Stored items:
★ ★ ★ ★ ★

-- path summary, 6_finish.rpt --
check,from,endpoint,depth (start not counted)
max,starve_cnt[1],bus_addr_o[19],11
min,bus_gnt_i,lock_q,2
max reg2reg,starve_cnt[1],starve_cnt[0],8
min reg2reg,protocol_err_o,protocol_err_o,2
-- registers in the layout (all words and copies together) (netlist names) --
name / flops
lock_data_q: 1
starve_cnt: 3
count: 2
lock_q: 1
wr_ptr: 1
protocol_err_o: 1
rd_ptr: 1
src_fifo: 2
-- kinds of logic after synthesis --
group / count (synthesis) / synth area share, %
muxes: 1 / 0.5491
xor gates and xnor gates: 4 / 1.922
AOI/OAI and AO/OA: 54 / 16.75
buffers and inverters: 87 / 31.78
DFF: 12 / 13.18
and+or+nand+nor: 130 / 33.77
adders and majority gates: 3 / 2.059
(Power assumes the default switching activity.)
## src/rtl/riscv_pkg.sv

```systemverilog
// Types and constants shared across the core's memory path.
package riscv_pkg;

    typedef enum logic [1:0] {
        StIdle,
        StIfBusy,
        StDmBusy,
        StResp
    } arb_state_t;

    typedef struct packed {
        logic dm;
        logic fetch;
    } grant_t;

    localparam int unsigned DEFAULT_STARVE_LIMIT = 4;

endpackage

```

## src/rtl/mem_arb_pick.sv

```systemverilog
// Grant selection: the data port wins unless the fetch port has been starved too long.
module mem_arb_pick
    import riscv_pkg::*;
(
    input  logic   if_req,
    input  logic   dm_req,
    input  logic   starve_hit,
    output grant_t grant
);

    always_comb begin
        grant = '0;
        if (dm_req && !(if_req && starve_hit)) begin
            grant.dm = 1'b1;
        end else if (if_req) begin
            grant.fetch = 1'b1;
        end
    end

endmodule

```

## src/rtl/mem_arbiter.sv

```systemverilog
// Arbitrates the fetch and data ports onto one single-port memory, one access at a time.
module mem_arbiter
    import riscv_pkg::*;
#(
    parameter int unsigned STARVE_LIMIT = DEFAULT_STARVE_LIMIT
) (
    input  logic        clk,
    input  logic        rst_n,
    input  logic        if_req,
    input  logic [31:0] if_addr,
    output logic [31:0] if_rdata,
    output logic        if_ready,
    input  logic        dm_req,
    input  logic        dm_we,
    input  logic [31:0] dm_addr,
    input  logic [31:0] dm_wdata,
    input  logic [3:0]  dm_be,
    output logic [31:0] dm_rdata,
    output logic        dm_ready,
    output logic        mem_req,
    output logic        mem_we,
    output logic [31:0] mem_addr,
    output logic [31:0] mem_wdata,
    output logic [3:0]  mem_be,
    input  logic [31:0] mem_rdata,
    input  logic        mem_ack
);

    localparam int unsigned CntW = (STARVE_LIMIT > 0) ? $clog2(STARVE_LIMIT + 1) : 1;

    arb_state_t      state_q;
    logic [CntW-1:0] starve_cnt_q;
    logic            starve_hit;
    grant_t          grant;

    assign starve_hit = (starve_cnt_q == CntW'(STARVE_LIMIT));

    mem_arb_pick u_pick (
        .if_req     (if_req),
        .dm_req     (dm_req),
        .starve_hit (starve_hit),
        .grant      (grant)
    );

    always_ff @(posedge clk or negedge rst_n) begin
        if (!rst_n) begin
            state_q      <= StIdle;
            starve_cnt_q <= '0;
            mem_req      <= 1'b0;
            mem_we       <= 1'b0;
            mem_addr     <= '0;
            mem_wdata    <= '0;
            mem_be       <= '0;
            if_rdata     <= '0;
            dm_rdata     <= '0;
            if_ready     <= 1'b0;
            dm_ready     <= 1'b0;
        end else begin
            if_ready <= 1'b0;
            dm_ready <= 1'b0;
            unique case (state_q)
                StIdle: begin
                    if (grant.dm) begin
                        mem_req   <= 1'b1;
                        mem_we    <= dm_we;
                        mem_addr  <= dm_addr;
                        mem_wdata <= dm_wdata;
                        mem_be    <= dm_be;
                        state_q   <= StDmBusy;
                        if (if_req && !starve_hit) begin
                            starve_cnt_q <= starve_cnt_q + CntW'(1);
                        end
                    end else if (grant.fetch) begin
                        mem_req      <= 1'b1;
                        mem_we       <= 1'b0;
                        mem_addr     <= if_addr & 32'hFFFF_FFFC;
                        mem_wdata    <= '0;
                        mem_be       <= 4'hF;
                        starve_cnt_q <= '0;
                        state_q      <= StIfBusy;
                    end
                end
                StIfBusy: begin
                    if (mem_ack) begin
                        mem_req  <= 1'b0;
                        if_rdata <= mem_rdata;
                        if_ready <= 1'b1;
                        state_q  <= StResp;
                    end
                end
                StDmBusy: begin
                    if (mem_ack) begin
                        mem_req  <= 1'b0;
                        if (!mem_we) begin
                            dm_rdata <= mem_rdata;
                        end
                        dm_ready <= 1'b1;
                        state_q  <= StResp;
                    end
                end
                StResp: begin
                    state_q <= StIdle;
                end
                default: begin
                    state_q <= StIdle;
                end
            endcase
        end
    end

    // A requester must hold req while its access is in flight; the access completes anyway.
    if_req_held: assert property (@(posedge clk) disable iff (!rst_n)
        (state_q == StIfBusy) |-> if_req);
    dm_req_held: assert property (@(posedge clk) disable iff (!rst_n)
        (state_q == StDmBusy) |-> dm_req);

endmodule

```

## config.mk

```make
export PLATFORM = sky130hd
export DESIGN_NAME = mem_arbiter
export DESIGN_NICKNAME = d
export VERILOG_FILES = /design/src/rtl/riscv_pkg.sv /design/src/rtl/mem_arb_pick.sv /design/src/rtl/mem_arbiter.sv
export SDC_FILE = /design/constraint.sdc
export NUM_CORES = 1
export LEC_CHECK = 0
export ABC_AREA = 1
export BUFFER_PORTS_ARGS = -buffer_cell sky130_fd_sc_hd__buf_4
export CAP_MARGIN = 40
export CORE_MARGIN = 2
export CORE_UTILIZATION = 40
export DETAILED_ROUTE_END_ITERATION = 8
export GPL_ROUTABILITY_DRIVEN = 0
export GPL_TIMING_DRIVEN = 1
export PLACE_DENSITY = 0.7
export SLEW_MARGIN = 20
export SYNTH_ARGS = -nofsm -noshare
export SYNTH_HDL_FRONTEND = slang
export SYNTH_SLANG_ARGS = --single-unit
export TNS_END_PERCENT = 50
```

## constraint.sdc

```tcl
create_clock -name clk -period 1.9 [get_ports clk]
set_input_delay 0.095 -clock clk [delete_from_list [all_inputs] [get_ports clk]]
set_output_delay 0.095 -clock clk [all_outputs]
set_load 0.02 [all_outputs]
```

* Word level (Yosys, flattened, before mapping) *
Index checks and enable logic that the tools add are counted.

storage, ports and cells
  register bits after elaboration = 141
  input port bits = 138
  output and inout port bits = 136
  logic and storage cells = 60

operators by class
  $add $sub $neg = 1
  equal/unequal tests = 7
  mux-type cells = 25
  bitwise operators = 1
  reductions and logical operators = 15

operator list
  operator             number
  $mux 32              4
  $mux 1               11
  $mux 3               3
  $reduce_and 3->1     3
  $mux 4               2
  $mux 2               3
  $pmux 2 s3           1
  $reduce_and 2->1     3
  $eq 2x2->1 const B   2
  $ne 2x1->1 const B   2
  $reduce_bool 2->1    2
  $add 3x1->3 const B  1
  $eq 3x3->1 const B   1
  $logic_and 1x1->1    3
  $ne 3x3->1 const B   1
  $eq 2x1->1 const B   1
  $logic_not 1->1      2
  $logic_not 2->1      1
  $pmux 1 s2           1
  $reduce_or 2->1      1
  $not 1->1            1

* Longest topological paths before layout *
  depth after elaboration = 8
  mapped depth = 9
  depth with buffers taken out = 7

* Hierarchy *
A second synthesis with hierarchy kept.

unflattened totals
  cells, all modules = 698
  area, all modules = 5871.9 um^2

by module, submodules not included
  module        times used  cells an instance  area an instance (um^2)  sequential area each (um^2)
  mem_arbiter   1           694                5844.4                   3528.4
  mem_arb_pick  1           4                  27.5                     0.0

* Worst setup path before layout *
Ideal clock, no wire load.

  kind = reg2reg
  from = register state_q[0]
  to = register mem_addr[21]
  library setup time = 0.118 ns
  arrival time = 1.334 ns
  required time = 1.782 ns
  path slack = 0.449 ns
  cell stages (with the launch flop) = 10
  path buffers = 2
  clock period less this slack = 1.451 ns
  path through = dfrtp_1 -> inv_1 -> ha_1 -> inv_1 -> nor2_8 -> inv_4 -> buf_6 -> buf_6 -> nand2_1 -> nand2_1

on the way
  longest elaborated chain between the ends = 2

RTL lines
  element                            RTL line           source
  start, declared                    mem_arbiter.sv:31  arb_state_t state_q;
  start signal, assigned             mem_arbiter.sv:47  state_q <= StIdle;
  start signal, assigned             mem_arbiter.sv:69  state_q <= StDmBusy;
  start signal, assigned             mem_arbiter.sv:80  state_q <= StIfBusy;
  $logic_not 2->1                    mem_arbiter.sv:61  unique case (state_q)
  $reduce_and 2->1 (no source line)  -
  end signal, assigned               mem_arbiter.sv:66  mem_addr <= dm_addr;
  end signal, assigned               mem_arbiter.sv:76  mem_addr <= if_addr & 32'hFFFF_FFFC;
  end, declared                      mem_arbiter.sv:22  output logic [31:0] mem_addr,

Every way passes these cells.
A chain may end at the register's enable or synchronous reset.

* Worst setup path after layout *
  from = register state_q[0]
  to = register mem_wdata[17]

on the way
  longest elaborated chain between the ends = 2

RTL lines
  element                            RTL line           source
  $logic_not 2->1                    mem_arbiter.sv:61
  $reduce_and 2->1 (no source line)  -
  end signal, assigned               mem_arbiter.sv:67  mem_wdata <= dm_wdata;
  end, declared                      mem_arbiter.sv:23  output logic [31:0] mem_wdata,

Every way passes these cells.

★ ★ ★ ★ ★

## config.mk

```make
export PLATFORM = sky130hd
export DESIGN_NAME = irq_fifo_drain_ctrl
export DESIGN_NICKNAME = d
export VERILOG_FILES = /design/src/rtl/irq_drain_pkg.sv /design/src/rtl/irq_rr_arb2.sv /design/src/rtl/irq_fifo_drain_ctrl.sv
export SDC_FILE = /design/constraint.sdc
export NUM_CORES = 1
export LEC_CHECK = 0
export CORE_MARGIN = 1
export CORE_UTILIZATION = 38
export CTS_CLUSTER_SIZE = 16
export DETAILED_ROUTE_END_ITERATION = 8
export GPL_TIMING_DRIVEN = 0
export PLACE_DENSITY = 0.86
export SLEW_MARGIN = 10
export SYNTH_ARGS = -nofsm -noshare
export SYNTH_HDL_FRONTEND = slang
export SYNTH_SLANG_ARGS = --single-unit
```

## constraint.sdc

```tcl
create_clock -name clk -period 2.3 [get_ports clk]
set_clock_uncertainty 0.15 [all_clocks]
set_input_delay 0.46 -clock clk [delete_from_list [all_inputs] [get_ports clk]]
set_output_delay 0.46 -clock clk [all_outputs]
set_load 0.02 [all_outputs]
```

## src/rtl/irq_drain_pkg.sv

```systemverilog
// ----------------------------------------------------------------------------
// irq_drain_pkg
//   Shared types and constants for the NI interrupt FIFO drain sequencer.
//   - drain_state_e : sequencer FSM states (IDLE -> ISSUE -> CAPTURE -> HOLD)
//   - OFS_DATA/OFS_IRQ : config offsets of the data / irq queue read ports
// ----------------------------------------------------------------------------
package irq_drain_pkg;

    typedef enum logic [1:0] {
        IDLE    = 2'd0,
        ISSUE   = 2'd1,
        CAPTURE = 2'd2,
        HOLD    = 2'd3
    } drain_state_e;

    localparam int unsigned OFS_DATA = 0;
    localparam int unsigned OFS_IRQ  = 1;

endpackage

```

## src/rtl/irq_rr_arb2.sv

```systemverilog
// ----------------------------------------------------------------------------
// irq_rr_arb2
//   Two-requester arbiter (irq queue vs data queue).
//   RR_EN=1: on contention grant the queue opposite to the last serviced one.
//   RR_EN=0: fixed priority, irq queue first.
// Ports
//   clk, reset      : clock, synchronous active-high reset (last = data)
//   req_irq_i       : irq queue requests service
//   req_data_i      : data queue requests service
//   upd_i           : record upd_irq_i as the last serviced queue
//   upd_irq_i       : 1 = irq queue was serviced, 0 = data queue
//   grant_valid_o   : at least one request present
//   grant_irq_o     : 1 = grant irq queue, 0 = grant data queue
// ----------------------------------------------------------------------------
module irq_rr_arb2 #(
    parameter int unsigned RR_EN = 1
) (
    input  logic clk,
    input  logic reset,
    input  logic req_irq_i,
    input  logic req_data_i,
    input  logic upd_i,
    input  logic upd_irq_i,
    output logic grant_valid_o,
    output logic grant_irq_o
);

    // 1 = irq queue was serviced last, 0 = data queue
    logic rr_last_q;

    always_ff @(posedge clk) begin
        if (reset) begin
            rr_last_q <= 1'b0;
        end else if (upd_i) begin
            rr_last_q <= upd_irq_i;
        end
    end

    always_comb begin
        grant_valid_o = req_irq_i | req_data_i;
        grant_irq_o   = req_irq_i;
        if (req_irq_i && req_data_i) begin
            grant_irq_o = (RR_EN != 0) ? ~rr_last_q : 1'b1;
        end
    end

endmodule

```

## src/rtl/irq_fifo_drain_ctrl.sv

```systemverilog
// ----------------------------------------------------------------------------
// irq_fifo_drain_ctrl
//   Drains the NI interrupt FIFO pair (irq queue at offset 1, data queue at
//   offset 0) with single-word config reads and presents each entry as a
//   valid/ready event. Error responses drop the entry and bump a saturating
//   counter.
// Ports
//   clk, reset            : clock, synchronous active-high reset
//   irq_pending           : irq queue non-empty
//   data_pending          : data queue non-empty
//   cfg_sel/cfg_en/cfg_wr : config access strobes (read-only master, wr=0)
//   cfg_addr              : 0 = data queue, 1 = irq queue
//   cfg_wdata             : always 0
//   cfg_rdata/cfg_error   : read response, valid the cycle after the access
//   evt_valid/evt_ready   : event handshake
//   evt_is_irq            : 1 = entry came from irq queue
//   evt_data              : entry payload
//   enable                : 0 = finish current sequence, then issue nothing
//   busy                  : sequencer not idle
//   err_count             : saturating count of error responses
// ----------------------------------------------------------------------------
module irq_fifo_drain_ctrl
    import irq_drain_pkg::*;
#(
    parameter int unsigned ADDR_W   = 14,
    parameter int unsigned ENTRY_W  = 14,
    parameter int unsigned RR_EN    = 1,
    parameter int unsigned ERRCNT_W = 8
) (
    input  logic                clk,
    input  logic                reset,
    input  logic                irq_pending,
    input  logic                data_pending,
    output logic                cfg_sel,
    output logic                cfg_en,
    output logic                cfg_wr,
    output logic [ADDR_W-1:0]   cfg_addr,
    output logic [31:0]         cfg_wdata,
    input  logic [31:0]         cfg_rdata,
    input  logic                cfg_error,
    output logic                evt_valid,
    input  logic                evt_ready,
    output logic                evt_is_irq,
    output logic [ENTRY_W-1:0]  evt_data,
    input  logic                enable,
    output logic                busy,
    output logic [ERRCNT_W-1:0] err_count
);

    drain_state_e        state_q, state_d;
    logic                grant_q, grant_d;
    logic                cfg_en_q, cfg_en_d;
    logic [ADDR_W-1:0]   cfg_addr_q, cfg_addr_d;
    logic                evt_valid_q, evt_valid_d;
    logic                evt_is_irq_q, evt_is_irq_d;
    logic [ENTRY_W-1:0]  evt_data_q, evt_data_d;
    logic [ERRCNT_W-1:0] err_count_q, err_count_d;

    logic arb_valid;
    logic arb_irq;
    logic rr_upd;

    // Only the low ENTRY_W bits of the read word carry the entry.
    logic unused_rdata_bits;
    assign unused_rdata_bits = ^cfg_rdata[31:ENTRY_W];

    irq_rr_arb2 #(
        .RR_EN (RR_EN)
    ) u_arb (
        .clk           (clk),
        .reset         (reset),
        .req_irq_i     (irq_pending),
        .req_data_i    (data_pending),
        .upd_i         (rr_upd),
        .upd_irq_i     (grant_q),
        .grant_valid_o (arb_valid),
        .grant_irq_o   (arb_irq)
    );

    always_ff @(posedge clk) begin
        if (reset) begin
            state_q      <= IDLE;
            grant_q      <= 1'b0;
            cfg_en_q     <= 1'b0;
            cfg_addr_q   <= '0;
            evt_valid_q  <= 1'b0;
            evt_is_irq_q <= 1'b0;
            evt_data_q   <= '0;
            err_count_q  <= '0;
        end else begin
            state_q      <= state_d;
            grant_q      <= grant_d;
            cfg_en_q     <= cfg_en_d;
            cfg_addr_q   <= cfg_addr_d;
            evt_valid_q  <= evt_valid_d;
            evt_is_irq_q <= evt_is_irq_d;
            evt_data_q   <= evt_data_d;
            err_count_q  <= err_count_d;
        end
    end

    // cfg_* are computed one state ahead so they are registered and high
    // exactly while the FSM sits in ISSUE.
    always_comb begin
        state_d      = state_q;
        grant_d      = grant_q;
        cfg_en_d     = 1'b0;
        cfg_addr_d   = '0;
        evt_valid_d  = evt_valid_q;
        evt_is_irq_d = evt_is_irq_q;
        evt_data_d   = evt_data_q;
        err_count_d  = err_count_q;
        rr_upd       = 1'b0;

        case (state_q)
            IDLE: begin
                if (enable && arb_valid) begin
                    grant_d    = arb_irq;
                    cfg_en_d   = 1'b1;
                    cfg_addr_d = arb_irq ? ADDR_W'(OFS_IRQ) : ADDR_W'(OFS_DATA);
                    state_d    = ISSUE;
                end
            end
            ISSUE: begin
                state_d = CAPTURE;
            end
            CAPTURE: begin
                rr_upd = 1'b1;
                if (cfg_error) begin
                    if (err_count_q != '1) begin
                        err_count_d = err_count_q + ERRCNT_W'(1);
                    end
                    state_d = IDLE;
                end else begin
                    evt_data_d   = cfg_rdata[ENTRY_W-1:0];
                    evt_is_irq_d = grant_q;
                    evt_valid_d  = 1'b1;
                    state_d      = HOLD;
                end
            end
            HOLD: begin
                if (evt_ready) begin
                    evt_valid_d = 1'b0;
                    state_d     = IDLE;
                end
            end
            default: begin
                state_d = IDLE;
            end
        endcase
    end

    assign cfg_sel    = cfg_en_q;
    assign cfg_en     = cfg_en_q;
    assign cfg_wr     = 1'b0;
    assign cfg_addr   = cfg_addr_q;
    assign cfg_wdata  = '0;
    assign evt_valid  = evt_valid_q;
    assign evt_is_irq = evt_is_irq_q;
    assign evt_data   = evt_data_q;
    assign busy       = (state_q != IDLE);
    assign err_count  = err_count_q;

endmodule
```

★ ★ ★ ★ ★

### DIRECTIONS FOR THIS TASK
Within the data, count the lines that hold the word "while". Answer with the figure and nothing more.

### ANSWER SECTION
2